Might have to switch back to tin cups and twine.

From AP:
AT&T, Verizon and BellSouth telephone companies began turning over records of tens of millions of their customers' phone calls to the National Security Agency program shortly after the Sept. 11, 2001, terrorist attacks, said USA Today, citing anonymous sources it said had direct knowledge of the arrangement.

On Capitol Hill, Sen. Arlen Specter, R-Pa., the chairman of the Senate Judiciary Committee, said he would call the phone companies to appear before the panel "to find out exactly what is going on."

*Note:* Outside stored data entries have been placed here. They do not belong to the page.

### src/rtl/clnq_pkg.sv
package clnq_pkg;

	localparam int ITERATIONS = 16;

	localparam int XW = 21;
	localparam int ZW = 21;
	localparam int CW = 22;
	localparam int LW = 22;
	localparam int AW = 31;
	localparam int NW = 18;

	localparam logic [16:0] LN2_Q16 = 17'h0B172;
	localparam logic signed [XW-1:0] ONE_Q16 = XW'(32'h0001_0000);

	localparam logic [15:0] ATANH_TAB [16] = '{
		16'h0000,
		16'h8C9F, 16'h4163, 16'h202B, 16'h1005,
		16'h0801, 16'h0400, 16'h0200, 16'h0100,
		16'h0080, 16'h0040, 16'h0020, 16'h0010,
		16'h0008, 16'h0004, 16'h0002
	};

	typedef struct packed {
		logic signed [XW-1:0] x;
		logic signed [XW-1:0] y;
		logic signed [ZW-1:0] z;
		logic signed [CW-1:0] corr;
		logic                 derr;
	} cordic_t;

	// step 4 runs twice
	function automatic logic [3:0] step_shift(input int s);
		if (s < 4) return 4'(s + 1);
		return 4'(s);
	endfunction

endpackage
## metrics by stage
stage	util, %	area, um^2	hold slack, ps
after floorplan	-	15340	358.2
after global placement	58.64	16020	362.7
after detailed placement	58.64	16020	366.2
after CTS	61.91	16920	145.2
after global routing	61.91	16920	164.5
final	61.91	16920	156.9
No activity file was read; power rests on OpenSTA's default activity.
`config.mk`:
```
export PLATFORM = sky130hd
export DESIGN_NAME = audio_beat_detector
export DESIGN_NICKNAME = d
export VERILOG_FILES = /design/src/rtl/abd_pkg.sv /design/src/rtl/abd_mul.sv /design/src/rtl/abd_trig.sv /design/src/rtl/audio_beat_detector.sv
export SDC_FILE = /design/constraint.sdc
export NUM_CORES = 1
export LEC_CHECK = 0
export BUFFER_PORTS_ARGS = -buffer_cell sky130_fd_sc_hd__buf_2
export CORE_UTILIZATION = 40
export DETAILED_ROUTE_END_ITERATION = 6
export SLEW_MARGIN = 5
export SYNTH_ARGS = -nofsm -noshare
export SYNTH_HDL_FRONTEND = slang
export SYNTH_SLANG_ARGS = --single-unit
```
`constraint.sdc`:
```
create_clock -name clk -period 13.2 [get_ports clk]
set_input_delay 1.98 -clock clk [delete_from_list [all_inputs] [get_ports clk]]
set_output_delay 1.98 -clock clk [all_outputs]
set_load 0.05 [all_outputs]
```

Sen. Patrick Leahy of Vermont, the ranking Democrat on the panel, sounded incredulous about the program and railed against what he called a lack of congressional oversight. He argued that the media was doing the job of Congress.

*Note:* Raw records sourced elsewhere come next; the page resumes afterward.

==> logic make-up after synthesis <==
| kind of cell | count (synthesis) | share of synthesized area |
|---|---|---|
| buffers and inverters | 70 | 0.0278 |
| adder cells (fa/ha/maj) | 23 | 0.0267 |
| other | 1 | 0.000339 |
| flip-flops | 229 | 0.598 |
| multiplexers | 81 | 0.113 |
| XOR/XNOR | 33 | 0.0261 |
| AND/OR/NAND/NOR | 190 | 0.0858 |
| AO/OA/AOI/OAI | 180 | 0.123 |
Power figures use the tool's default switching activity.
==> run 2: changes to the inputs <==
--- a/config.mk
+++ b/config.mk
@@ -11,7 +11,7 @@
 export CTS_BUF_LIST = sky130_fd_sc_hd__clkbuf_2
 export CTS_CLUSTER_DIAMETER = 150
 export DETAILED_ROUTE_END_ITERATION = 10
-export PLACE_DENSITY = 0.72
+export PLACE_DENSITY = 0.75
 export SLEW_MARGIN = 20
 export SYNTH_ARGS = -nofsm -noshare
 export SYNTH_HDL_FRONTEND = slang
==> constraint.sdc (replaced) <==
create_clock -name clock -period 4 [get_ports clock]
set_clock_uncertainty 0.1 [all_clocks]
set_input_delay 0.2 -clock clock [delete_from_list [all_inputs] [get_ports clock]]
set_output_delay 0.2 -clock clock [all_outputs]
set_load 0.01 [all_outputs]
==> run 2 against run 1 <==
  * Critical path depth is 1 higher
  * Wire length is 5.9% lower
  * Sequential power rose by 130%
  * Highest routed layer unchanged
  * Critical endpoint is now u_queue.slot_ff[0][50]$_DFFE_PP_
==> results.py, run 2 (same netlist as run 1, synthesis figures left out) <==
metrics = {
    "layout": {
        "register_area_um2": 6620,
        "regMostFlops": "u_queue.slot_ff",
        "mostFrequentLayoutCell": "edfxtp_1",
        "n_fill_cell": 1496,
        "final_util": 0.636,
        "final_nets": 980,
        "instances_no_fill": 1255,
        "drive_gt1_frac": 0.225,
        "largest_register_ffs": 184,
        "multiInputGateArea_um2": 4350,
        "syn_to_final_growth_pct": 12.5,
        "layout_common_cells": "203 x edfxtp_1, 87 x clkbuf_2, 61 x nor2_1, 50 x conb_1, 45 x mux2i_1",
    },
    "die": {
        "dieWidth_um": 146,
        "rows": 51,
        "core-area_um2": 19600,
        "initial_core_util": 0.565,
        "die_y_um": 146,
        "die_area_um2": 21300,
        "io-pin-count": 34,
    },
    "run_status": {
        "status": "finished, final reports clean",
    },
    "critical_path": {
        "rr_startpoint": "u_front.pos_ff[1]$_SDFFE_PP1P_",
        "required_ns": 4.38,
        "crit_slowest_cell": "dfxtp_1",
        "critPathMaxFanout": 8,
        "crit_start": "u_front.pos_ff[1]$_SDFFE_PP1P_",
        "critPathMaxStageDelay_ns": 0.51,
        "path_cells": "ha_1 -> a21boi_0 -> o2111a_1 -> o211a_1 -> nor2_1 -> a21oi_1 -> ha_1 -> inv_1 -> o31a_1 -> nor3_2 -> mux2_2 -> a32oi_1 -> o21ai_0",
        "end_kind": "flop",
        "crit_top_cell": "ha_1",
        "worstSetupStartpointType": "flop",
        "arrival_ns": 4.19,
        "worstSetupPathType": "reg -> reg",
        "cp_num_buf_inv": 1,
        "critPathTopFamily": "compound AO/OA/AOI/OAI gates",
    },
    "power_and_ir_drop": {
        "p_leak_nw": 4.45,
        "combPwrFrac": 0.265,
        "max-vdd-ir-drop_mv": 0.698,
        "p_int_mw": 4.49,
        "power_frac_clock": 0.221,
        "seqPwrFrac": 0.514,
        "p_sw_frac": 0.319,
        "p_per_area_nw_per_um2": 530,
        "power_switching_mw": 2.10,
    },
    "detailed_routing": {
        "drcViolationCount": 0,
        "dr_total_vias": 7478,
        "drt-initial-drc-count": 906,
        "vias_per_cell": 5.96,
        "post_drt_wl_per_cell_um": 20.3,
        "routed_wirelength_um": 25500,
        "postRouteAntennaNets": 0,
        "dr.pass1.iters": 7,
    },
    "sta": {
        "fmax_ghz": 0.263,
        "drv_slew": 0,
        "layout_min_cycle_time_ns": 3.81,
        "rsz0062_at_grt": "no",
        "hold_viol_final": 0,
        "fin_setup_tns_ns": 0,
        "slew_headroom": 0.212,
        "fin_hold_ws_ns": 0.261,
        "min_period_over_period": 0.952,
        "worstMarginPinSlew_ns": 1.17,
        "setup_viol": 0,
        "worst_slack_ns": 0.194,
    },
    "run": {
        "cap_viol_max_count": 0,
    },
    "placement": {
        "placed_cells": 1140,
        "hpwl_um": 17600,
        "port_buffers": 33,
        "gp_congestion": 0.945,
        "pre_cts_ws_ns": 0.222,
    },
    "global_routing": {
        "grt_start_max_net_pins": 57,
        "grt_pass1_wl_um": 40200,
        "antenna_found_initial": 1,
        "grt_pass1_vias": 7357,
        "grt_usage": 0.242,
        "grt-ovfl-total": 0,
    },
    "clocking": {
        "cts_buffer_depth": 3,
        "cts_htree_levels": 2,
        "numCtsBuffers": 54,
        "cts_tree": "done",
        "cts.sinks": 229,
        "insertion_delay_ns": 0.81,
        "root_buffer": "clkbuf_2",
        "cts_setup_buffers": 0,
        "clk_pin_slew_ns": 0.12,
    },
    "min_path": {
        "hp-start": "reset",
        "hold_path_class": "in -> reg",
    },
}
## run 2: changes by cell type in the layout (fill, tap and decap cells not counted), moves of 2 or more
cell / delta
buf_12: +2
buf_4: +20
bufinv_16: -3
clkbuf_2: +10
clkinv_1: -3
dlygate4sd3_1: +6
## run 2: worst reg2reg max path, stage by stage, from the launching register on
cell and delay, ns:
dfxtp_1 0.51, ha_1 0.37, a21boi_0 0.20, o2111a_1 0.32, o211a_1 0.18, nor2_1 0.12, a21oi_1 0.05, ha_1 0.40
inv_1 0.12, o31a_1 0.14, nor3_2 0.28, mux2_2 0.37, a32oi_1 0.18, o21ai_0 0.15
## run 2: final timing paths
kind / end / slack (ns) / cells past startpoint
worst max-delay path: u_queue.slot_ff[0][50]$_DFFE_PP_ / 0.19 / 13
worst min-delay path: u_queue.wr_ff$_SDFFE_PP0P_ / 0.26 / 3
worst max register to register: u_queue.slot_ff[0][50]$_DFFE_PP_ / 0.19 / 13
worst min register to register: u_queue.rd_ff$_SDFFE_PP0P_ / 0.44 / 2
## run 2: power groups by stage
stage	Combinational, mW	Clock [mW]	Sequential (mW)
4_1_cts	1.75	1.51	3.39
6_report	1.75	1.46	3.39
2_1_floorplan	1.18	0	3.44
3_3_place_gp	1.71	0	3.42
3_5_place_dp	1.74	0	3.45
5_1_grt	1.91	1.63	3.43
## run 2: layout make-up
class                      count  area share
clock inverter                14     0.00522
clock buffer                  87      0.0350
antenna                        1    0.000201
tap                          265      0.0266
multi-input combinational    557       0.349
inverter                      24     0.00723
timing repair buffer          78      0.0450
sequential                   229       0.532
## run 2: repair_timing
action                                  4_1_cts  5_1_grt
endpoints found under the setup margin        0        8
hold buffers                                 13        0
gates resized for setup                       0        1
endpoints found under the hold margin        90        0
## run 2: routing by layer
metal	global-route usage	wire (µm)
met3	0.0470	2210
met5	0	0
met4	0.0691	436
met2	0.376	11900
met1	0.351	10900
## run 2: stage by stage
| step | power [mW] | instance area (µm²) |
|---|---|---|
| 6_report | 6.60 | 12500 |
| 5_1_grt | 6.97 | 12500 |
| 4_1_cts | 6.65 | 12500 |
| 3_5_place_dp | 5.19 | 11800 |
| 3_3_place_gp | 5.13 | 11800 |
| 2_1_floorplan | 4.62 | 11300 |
==> src/rht_pkg.sv <==
// Package for the RGB to HSV color threshold block.
// Holds payload and pipeline types, constants and the division step function.
// No dependencies.
package rht_pkg;

  localparam int CHAN_W   = 8;
  localparam int BOUND_W  = 9;
  localparam int QUO_W    = 9;   // quotient bits, one per division cell
  localparam int NUM_CELLS = QUO_W;
  localparam int PROD_W   = 14;  // 43 * 255 fits in 14 bits
  localparam int CFG_IDX_W = 3;

  localparam logic [5:0]         HUE_SCALE  = 6'd43;
  localparam logic [BOUND_W-1:0] HUE_OFS_G  = BOUND_W'(256 / 3);
  localparam logic [BOUND_W-1:0] HUE_OFS_B  = BOUND_W'(2 * 256 / 3);
  localparam logic [BOUND_W-1:0] HUE_WRAP   = BOUND_W'(256);

  // Configuration register indexes
  typedef enum logic [CFG_IDX_W-1:0] {
    REG_HUE_LOW  = 3'd0,
    REG_HUE_HIGH = 3'd1,
    REG_SAT_LOW  = 3'd2,
    REG_SAT_HIGH = 3'd3,
    REG_VAL_LOW  = 3'd4,
    REG_VAL_HIGH = 3'd5
  } reg_idx_t;

  localparam logic [BOUND_W-1:0] HUE_LOW_RST  = 9'd0;
  localparam logic [BOUND_W-1:0] HUE_HIGH_RST = 9'd256;
  localparam logic [BOUND_W-1:0] SAT_LOW_RST  = 9'd0;
  localparam logic [BOUND_W-1:0] SAT_HIGH_RST = 9'd257;
  localparam logic [BOUND_W-1:0] VAL_LOW_RST  = 9'd0;
  localparam logic [BOUND_W-1:0] VAL_HIGH_RST = 9'd256;

  // Which channel is largest
  typedef enum logic [1:0] {
    SEC_RED   = 2'd0,
    SEC_GREEN = 2'd1,
    SEC_BLUE  = 2'd2
  } sector_t;

  typedef struct packed {
    logic [CHAN_W-1:0] red;
    logic [CHAN_W-1:0] green;
    logic [CHAN_W-1:0] blue;
  } pix_t;

  typedef struct packed {
    logic               match;
    logic [CHAN_W-1:0]  hue;
    logic [BOUND_W-1:0] saturation;
    logic [CHAN_W-1:0]  brightness;
  } res_t;

  // One restoring-division lane: remainder, dividend bits still to shift in,
  // quotient bits produced so far
  typedef struct packed {
    logic [CHAN_W-1:0] rem;
    logic [QUO_W-1:0]  dvd;
    logic [QUO_W-1:0]  quo;
  } lane_t;

  // Data carried down the cell chain
  typedef struct packed {
    sector_t           sector;
    logic              neg;      // hue difference was negative
    logic [CHAN_W-1:0] top;      // largest channel, saturation divisor
    logic [CHAN_W-1:0] chroma;   // hue divisor
    lane_t             hue_ln;
    lane_t             sat_ln;
  } cell_t;

  typedef struct packed {
    logic [BOUND_W-1:0] hue_low;
    logic [BOUND_W-1:0] hue_high;
    logic [BOUND_W-1:0] sat_low;
    logic [BOUND_W-1:0] sat_high;
    logic [BOUND_W-1:0] val_low;
    logic [BOUND_W-1:0] val_high;
  } cfg_t;

  // One quotient bit: shift in the next dividend bit, subtract if it fits.
  // Relies on rem < divisor on entry.
  function automatic lane_t div_step(lane_t ln, logic [CHAN_W-1:0] divisor);
    logic [CHAN_W:0] trial;
    logic [CHAN_W:0] diff;
    lane_t           res;
    trial = {ln.rem, ln.dvd[QUO_W-1]};
    diff  = trial - {1'b0, divisor};
    res.dvd = {ln.dvd[QUO_W-2:0], 1'b0};
    if (trial >= {1'b0, divisor}) begin
      res.rem = diff[CHAN_W-1:0];
      res.quo = {ln.quo[QUO_W-2:0], 1'b1};
    end else begin
      res.rem = trial[CHAN_W-1:0];
      res.quo = {ln.quo[QUO_W-2:0], 1'b0};
    end
    return res;
  endfunction

endpackage
==> src/rtl/adsr_pkg.sv <==
// ----------------------------------------------------------------------------
// ADSR envelope package
// Shared widths, default parameters, register indexes and opcodes.
// ----------------------------------------------------------------------------
package adsr_pkg;

   localparam int TIME_BITS_DEF  = 32;
   localparam int LEVEL_BITS_DEF = 16;

   localparam int LEN_BITS   = 24;
   localparam int INDEX_BITS = 3;

   localparam logic [LEN_BITS-1:0] ATTACK_RST  = 24'd4800;
   localparam logic [LEN_BITS-1:0] DECAY_RST   = 24'd480;
   localparam logic [LEN_BITS-1:0] RELEASE_RST = 24'd9600;
   localparam logic [LEN_BITS-1:0] SUSTAIN_RST = 24'd52429;
   localparam logic [LEN_BITS-1:0] PEAK_RST    = 24'd65535;
   localparam logic [LEN_BITS-1:0] FLOOR_RST   = 24'd7;

   typedef enum logic [INDEX_BITS-1:0] {
      REG_ATTACK  = 3'd0,
      REG_DECAY   = 3'd1,
      REG_RELEASE = 3'd2,
      REG_SUSTAIN = 3'd3,
      REG_PEAK    = 3'd4,
      REG_FLOOR   = 3'd5
   } reg_index_type;

   typedef enum logic [1:0] {
      OP_TICK     = 2'd0,
      OP_NOTE_ON  = 2'd1,
      OP_NOTE_OFF = 2'd2
   } opcode_type;

endpackage

==> src/rtl/adsr_csr.sv <==
// ----------------------------------------------------------------------------
// ADSR configuration registers
// Write-only register bank; lengths are presented with zero read as one.
// ----------------------------------------------------------------------------
module adsr_csr import adsr_pkg::*; #(
   parameter int LEVEL_BITS = LEVEL_BITS_DEF
) (
   input  logic                  clock,
   input  logic                  reset,
   input  logic                  csr_we,
   input  logic [INDEX_BITS-1:0] csr_index,
   input  logic [LEN_BITS-1:0]   csr_wdata,
   output logic [LEN_BITS-1:0]   attack_len,
   output logic [LEN_BITS-1:0]   decay_len,
   output logic [LEN_BITS-1:0]   release_len,
   output logic [LEVEL_BITS-1:0] sustain_level,
   output logic [LEVEL_BITS-1:0] peak_level,
   output logic [LEVEL_BITS-1:0] floor_level
);

   logic [LEN_BITS-1:0]   attack_ff, decay_ff, release_ff;
   logic [LEVEL_BITS-1:0] sustain_ff, peak_ff, floor_ff;

   always_ff @(posedge clock) begin
      if (reset) begin
         attack_ff  <= ATTACK_RST;
         decay_ff   <= DECAY_RST;
         release_ff <= RELEASE_RST;
         sustain_ff <= SUSTAIN_RST[LEVEL_BITS-1:0];
         peak_ff    <= PEAK_RST[LEVEL_BITS-1:0];
         floor_ff   <= FLOOR_RST[LEVEL_BITS-1:0];
      end else if (csr_we) begin
         case (csr_index)
            REG_ATTACK:  attack_ff  <= csr_wdata;
            REG_DECAY:   decay_ff   <= csr_wdata;
            REG_RELEASE: release_ff <= csr_wdata;
            REG_SUSTAIN: sustain_ff <= csr_wdata[LEVEL_BITS-1:0];
            REG_PEAK:    peak_ff    <= csr_wdata[LEVEL_BITS-1:0];
            REG_FLOOR:   floor_ff   <= csr_wdata[LEVEL_BITS-1:0];
            default: ;
         endcase
      end
   end

   assign attack_len    = (attack_ff  == '0) ? LEN_BITS'(1) : attack_ff;
   assign decay_len     = (decay_ff   == '0) ? LEN_BITS'(1) : decay_ff;
   assign release_len   = (release_ff == '0) ? LEN_BITS'(1) : release_ff;
   assign sustain_level = sustain_ff;
   assign peak_level    = peak_ff;
   assign floor_level   = floor_ff;

endmodule

==> src/rtl/adsr_div.sv <==
// ----------------------------------------------------------------------------
// ADSR serial divider
// Restoring divider, one quotient bit per cycle; the quotient must fit in
// LEVEL_BITS, so the upper dividend bits start out below the divisor.
// ----------------------------------------------------------------------------
module adsr_div import adsr_pkg::*; #(
   parameter int LEVEL_BITS = LEVEL_BITS_DEF,
   localparam int NUM_W = LEN_BITS + LEVEL_BITS
) (
   input  logic                  clock,
   input  logic                  reset,
   input  logic                  start,
   input  logic [NUM_W-1:0]      dividend,
   input  logic [LEN_BITS-1:0]   divisor,
   output logic                  done,
   output logic [LEVEL_BITS-1:0] quotient
);

   localparam int CNT_W = $clog2(LEVEL_BITS + 1);

   logic [LEN_BITS-1:0]   rem_ff, rem_in;
   logic [LEVEL_BITS-1:0] low_ff, low_in;
   logic [LEN_BITS-1:0]   den_ff;
   logic [CNT_W-1:0]      count_ff, count_in;
   logic                  done_ff, done_in;
   logic [LEN_BITS:0]     trial;
   logic                  fits;

   assign trial = {rem_ff, low_ff[LEVEL_BITS-1]};
   assign fits  = (trial >= {1'b0, den_ff});

   always_comb begin
      rem_in   = rem_ff;
      low_in   = low_ff;
      count_in = count_ff;
      done_in  = 1'b0;
      if (start) begin
         rem_in   = dividend[NUM_W-1:LEVEL_BITS];
         low_in   = dividend[LEVEL_BITS-1:0];
         count_in = CNT_W'(LEVEL_BITS);
      end else if (count_ff != '0) begin
         if (fits) begin
            rem_in = LEN_BITS'(trial - {1'b0, den_ff});
         end else begin
            rem_in = trial[LEN_BITS-1:0];
         end
         low_in   = {low_ff[LEVEL_BITS-2:0], fits};
         count_in = count_ff - CNT_W'(1);
         done_in  = (count_ff == CNT_W'(1));
      end
   end

   always_ff @(posedge clock) begin
      if (reset) begin
         count_ff <= '0;
         done_ff  <= 1'b0;
      end else begin
         count_ff <= count_in;
         done_ff  <= done_in;
      end
      rem_ff <= rem_in;
      low_ff <= low_in;
      if (start) begin
         den_ff <= divisor;
      end
   end

   assign done     = done_ff;
   assign quotient = low_ff;

endmodule
$ cat config.mk
export PLATFORM = sky130hd
export DESIGN_NAME = lpc_cell
export DESIGN_NICKNAME = d
export VERILOG_FILES = /design/src/rtl/lpc_pkg.sv /design/src/rtl/lpc_cell.sv
export SDC_FILE = /design/constraint.sdc
export NUM_CORES = 1
export LEC_CHECK = 0
export BUFFER_PORTS_ARGS = -buffer_cell sky130_fd_sc_hd__buf_4
export CAP_MARGIN = 20
export CORE_ASPECT_RATIO = 1.75
export CORE_MARGIN = 3
export CORE_UTILIZATION = 50
export DETAILED_ROUTE_END_ITERATION = 12
export PLACE_DENSITY = 0.72
export RECOVER_POWER = 50
export REMOVE_ABC_BUFFERS = 1
export SYNTH_ARGS = -nofsm -noshare
export SYNTH_HDL_FRONTEND = slang
export SYNTH_SLANG_ARGS = --single-unit
$ cat constraint.sdc
create_clock -name clk_i -period 4.1 [get_ports clk_i]
set_clock_uncertainty 0.1 [all_clocks]
set_input_delay 0.82 -clock clk_i [delete_from_list [all_inputs] [get_ports clk_i]]
set_output_delay 0.82 -clock clk_i [all_outputs]
set_load 0.05 [all_outputs]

"Are you telling me that tens of millions of Americans are involved with al Qaida?" Leahy asked. "These are tens of millions of Americans who are not suspected of anything ... Where does it stop?"
Denver based Qwest was asked for records but denied the government on privacy grounds. So, if you are trying to decide who to give your service to, Cingular is an AT&T company. My German T-Mobile appears to be in the clear, and I'm assuming that the US govt isn't so eager to ask a foreign based company for internal information. I guess the lesson is Buy Non American, huh?

Sunday, May 07, 2006

Yip Yip Yip Yip

Friday, May 05, 2006

More Love and Cholera

I started reading Love in the Time of Cholera by Gabriel Garcia Marquez years ago, but somehow never finished, despite having loved One Hundred Years of Solitude. Recently I thought it was time again for some good 'ol Magical Realism, so I picked up Cholera again. Marquez infuses so much color into each paragraph that I think I'll burst.
He was the first man that Fermina Daza heard urinate. She heard him on their wedding night, while she lay prostrate with seasickness in the stateroom on the ship that was carrying them to France, and the sound of his stallion's stream seemed so potent, so replete with authority, that it increased her terror of the devastation to come. That memory often returned to her as the years weakened the stream, for she could never resign herself to his wetting the rim of the toilet bowl each time he used it. Dr. Urbino tried to convince her, with arguments readily understandable to anyone who wished to understand them, that the mishap was not repeated everyday through carelessness on his part, as she insisted, but because of organic reasons: as a young man his stream was so defined and so direct that when he was at school he won contests for marksmanship in filling bottles, but with the ravages of age it was not only decreasing, it was also becoming oblique and scattered, and had at last turned into a fantastic fountain, impossible to control despite his many efforts to direct it. He would say: "The toilet must have been invented by someone who knew nothing about men."
Toilet humor, yes, and very funny.

Wednesday, May 03, 2006

Everyday Low Prices

The NYTimes has a story on Jordanian sweatshops. Jones Aparrel, Wal-Mart and Target are all supplied by the problem factories.

From the NYTimes:
"These are the worst conditions I've ever seen," he said. "You have people working 48 hours straight. You have workers who were stripped of their passports, who don't have ID cards that allow them to go out on the street. If they're stopped, they can be imprisoned or deported, so they're trapped, often held under conditions of involuntary servitude."
Don't support slavery with your commerce.